§ **What the exercise asks**
Which lines of the data contain the string "cells"? Show each of them.

§ **The records**
Content starts
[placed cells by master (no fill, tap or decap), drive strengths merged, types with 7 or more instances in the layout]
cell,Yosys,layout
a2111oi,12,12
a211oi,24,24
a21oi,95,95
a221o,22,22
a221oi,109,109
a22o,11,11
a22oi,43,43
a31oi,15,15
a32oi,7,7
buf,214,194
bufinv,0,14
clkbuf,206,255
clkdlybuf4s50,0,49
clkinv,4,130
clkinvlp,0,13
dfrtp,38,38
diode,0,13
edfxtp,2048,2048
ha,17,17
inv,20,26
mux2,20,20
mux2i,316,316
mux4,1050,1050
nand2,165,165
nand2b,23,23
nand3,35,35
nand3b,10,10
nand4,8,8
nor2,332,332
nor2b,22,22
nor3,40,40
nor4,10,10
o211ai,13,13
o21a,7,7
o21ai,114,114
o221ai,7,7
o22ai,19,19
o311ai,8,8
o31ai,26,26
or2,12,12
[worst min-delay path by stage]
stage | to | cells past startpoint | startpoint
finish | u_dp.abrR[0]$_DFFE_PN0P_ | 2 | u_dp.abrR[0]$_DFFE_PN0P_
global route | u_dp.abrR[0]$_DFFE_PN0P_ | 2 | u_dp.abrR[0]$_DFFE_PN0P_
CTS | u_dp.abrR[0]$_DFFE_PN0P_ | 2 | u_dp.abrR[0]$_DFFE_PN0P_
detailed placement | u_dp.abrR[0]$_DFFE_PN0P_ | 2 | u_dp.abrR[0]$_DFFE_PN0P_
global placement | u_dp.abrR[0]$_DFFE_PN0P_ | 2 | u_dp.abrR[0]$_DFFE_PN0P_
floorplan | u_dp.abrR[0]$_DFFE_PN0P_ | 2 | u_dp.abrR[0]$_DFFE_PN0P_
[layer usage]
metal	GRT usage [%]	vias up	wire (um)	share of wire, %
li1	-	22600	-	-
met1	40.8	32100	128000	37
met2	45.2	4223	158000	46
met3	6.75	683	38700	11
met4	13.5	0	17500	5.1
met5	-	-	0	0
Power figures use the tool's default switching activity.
**src/rtl/i2c_rs_pkg.sv**
```systemverilog
package i2c_rs_pkg;

  typedef enum logic [2:0] {
    PH_IDLE,
    PH_ADDR,
    PH_INDEX,
    PH_WRITE,
    PH_READ,
    PH_SKIP
  } phase_t;

  // address byte carries the target address in its upper seven bits
  function automatic logic addr_hit(input logic [7:0] b, input logic [6:0] a);
    return b[7:1] == a;
  endfunction

  function automatic logic dir_is_read(input logic [7:0] b);
    return b[0];
  endfunction

endpackage

```
**src/rtl/i2c_rs_sync.sv**
```systemverilog
module i2c_rs_sync #(
  parameter int STAGES = 2
) (
  input  logic clk,
  input  logic rst_n,
  input  logic line_clk_i,
  input  logic line_dat_i,
  output logic clk_s,
  output logic dat_s,
  output logic clk_rise,
  output logic clk_fall,
  output logic start_evt,
  output logic stop_evt
);
  localparam int N = (STAGES < 2) ? 2 : STAGES;

  logic [N-1:0] c_ch, d_ch;
  logic c_q, d_q;

  always_ff @(posedge clk or negedge rst_n) begin
    if (!rst_n) begin
      c_ch <= '1;
      d_ch <= '1;
      c_q  <= 1'b1;
      d_q  <= 1'b1;
    end else begin
      c_ch <= {c_ch[N-2:0], line_clk_i};
      d_ch <= {d_ch[N-2:0], line_dat_i};
      c_q  <= c_ch[N-1];
      d_q  <= d_ch[N-1];
    end
  end

  assign clk_s     = c_ch[N-1];
  assign dat_s     = d_ch[N-1];
  assign clk_rise  = clk_s & ~c_q;
  assign clk_fall  = ~clk_s & c_q;
  assign start_evt = clk_s & c_q & d_q & ~dat_s;
  assign stop_evt  = clk_s & c_q & ~d_q & dat_s;

endmodule

```
**src/rtl/i2c_rs_regs.sv**
```systemverilog
module i2c_rs_regs #(
  parameter int DEPTH = 16,
  localparam int IW = $clog2(DEPTH)
) (
  input  logic          clk,
  input  logic          rst_n,
  input  logic          we,
  input  logic [IW-1:0] widx,
  input  logic [7:0]    wdat,
  input  logic [IW-1:0] ridx_a,
  output logic [7:0]    rdat_a,
  input  logic [IW-1:0] ridx_b,
  output logic [7:0]    rdat_b
);
  logic [7:0] mem [DEPTH];

  always_ff @(posedge clk or negedge rst_n) begin
    if (!rst_n) begin
      for (int i = 0; i < DEPTH; i++) mem[i] <= 8'h00;
    end else if (we) begin
      mem[widx] <= wdat;
    end
  end

  assign rdat_a = mem[ridx_a];
  assign rdat_b = mem[ridx_b];

endmodule

```
**src/rtl/i2c_rs_engine.sv**
```systemverilog
module i2c_rs_engine
  import i2c_rs_pkg::*;
#(
  parameter int DEPTH = 16,
  localparam int IW = $clog2(DEPTH)
) (
  input  logic          clk,
  input  logic          rst_n,
  input  logic [6:0]    own_addr,
  input  logic          sda_s,
  input  logic          scl_rise,
  input  logic          scl_fall,
  input  logic          start_evt,
  input  logic          stop_evt,
  input  logic [7:0]    rd_byte,
  output logic [IW-1:0] ptr,
  output logic          pull,
  output logic          we,
  output logic [IW-1:0] widx,
  output logic [7:0]    wdat,
  output phase_t        ph
);
  // next register after p, wrapping at the end of the array
  function automatic logic [IW-1:0] bump(input logic [IW-1:0] p);
    return (p == IW'(DEPTH - 1)) ? '0 : p + 1'b1;
  endfunction

  // register selected by an index byte
  function automatic logic [IW-1:0] fold(input logic [7:0] b);
    return IW'(32'(b) % DEPTH);
  endfunction

  phase_t     nxt_ph;
  logic       in_ack, rx_full, mack;
  logic [2:0] cnt;
  logic [7:0] sh;
  logic [7:0] rx_byte;

  assign rx_byte = {sh[6:0], sda_s};

  always_ff @(posedge clk or negedge rst_n) begin
    if (!rst_n) begin
      ph      <= PH_IDLE;
      nxt_ph  <= PH_IDLE;
      in_ack  <= 1'b0;
      rx_full <= 1'b0;
      mack    <= 1'b0;
      cnt     <= 3'd0;
      sh      <= 8'h00;
      ptr     <= '0;
      pull    <= 1'b0;
      we      <= 1'b0;
      widx    <= '0;
      wdat    <= 8'h00;
    end else begin
      we <= 1'b0;
      if (start_evt) begin
        ph      <= PH_ADDR;
        cnt     <= 3'd0;
        in_ack  <= 1'b0;
        rx_full <= 1'b0;
        pull    <= 1'b0;
      end else if (stop_evt) begin
        ph      <= PH_IDLE;
        in_ack  <= 1'b0;
        rx_full <= 1'b0;
        pull    <= 1'b0;
      end else begin
        case (ph)
          PH_ADDR, PH_INDEX, PH_WRITE: begin
            if (!in_ack) begin
              if (scl_rise) begin
                sh  <= rx_byte;
                cnt <= cnt + 3'd1;
                if (cnt == 3'd7) begin
                  rx_full <= 1'b1;
                  if (ph == PH_ADDR) begin
                    if (addr_hit(rx_byte, own_addr)) begin
                      nxt_ph <= dir_is_read(rx_byte) ? PH_READ : PH_INDEX;
                    end else begin
                      ph      <= PH_SKIP;
                      rx_full <= 1'b0;
                    end
                  end else if (ph == PH_INDEX) begin
                    ptr    <= fold(rx_byte);
                    nxt_ph <= PH_WRITE;
                  end else begin
                    we     <= 1'b1;
                    widx   <= ptr;
                    wdat   <= rx_byte;
                    ptr    <= bump(ptr);
                    nxt_ph <= PH_WRITE;
                  end
                end
              end else if (scl_fall && rx_full) begin
                rx_full <= 1'b0;
                in_ack  <= 1'b1;
                pull    <= 1'b1;
              end
            end else if (scl_fall) begin
              in_ack <= 1'b0;
              cnt    <= 3'd0;
              ph     <= nxt_ph;
              if (nxt_ph == PH_READ) begin
                sh   <= rd_byte;
                pull <= ~rd_byte[7];
                ptr  <= bump(ptr);
              end else begin
                pull <= 1'b0;
              end
            end
          end
          PH_READ: begin
            if (!in_ack) begin
              if (scl_fall) begin
                cnt <= cnt + 3'd1;
                if (cnt == 3'd7) begin
                  in_ack <= 1'b1;
                  pull   <= 1'b0;
                end else begin
                  sh   <= {sh[6:0], 1'b0};
                  pull <= ~sh[6];
                end
              end
            end else begin
              if (scl_rise) mack <= ~sda_s;
              if (scl_fall) begin
                in_ack <= 1'b0;
                cnt    <= 3'd0;
                if (mack) begin
                  sh   <= rd_byte;
                  pull <= ~rd_byte[7];
                  ptr  <= bump(ptr);
                end else begin
                  ph   <= PH_SKIP;
                  pull <= 1'b0;
                end
              end
            end
          end
          default: ;
        endcase
      end
    end
  end

endmodule

```
**src/rtl/i2c_reg_slave.sv**
```systemverilog
module i2c_reg_slave
  import i2c_rs_pkg::*;
#(
  parameter int DEPTH = 16,
  parameter int SYNC_STAGES = 2,
  localparam int IW = $clog2(DEPTH)
) (
  input  logic          clk,
  input  logic          rst_n,
  input  logic [6:0]    own_addr,
  input  logic          bus_clk_in,
  input  logic          bus_dat_in,
  output logic          bus_dat_pull,
  input  logic [IW-1:0] host_idx,
  output logic [7:0]    host_val,
  output logic          upd_stb,
  output logic [IW-1:0] upd_idx,
  output logic [7:0]    upd_val
);
  logic          scl_s, sda_s, scl_rise, scl_fall, start_evt, stop_evt;
  logic [IW-1:0] ptr;
  logic [7:0]    ptr_byte;
  phase_t        ph;
  logic          skipping;

  i2c_rs_sync #(.STAGES(SYNC_STAGES)) u_sync (
    .clk       (clk),
    .rst_n     (rst_n),
    .line_clk_i(bus_clk_in),
    .line_dat_i(bus_dat_in),
    .clk_s     (scl_s),
    .dat_s     (sda_s),
    .clk_rise  (scl_rise),
    .clk_fall  (scl_fall),
    .start_evt (start_evt),
    .stop_evt  (stop_evt)
  );

  i2c_rs_engine #(.DEPTH(DEPTH)) u_eng (
    .clk      (clk),
    .rst_n    (rst_n),
    .own_addr (own_addr),
    .sda_s    (sda_s),
    .scl_rise (scl_rise),
    .scl_fall (scl_fall),
    .start_evt(start_evt),
    .stop_evt (stop_evt),
    .rd_byte  (ptr_byte),
    .ptr      (ptr),
    .pull     (bus_dat_pull),
    .we       (upd_stb),
    .widx     (upd_idx),
    .wdat     (upd_val),
    .ph       (ph)
  );

  i2c_rs_regs #(.DEPTH(DEPTH)) u_regs (
    .clk   (clk),
    .rst_n (rst_n),
    .we    (upd_stb),
    .widx  (upd_idx),
    .wdat  (upd_val),
    .ridx_a(ptr),
    .rdat_a(ptr_byte),
    .ridx_b(host_idx),
    .rdat_b(host_val)
  );

  assign skipping = (ph == PH_SKIP);

endmodule

```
Content ends
§ **Result for this exercise**
[placed cells by master (no fill, tap or decap), drive strengths merged, types with 7 or more instances in the layout]
stage | to | cells past startpoint | startpoint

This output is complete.